## [EXERCISE INSTRUCTIONS]
Print the listing in full, exactly as it stands.

## [INFORMATION SHOWN]
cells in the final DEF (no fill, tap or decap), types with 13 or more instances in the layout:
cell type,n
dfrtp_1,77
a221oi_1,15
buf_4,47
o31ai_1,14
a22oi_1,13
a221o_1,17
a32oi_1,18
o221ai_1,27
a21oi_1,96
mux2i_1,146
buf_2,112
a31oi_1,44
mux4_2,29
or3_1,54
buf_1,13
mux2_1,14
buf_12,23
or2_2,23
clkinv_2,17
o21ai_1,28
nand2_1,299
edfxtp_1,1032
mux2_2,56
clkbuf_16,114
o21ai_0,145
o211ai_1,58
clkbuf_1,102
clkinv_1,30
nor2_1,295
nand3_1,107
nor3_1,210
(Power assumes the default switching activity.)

## [THE ANSWER]
cells in the final DEF (no fill, tap or decap), types with 13 or more instances in the layout:
cell type,n
dfrtp_1,77
a221oi_1,15
buf_4,47
o31ai_1,14
a22oi_1,13
a221o_1,17
a32oi_1,18
o221ai_1,27
a21oi_1,96
mux2i_1,146
buf_2,112
a31oi_1,44
mux4_2,29
or3_1,54
buf_1,13
mux2_1,14
buf_12,23
or2_2,23
clkinv_2,17
o21ai_1,28
nand2_1,299
edfxtp_1,1032
mux2_2,56
clkbuf_16,114
o21ai_0,145
o211ai_1,58
clkbuf_1,102
clkinv_1,30
nor2_1,295
nand3_1,107
nor3_1,210
(Power assumes the default switching activity.)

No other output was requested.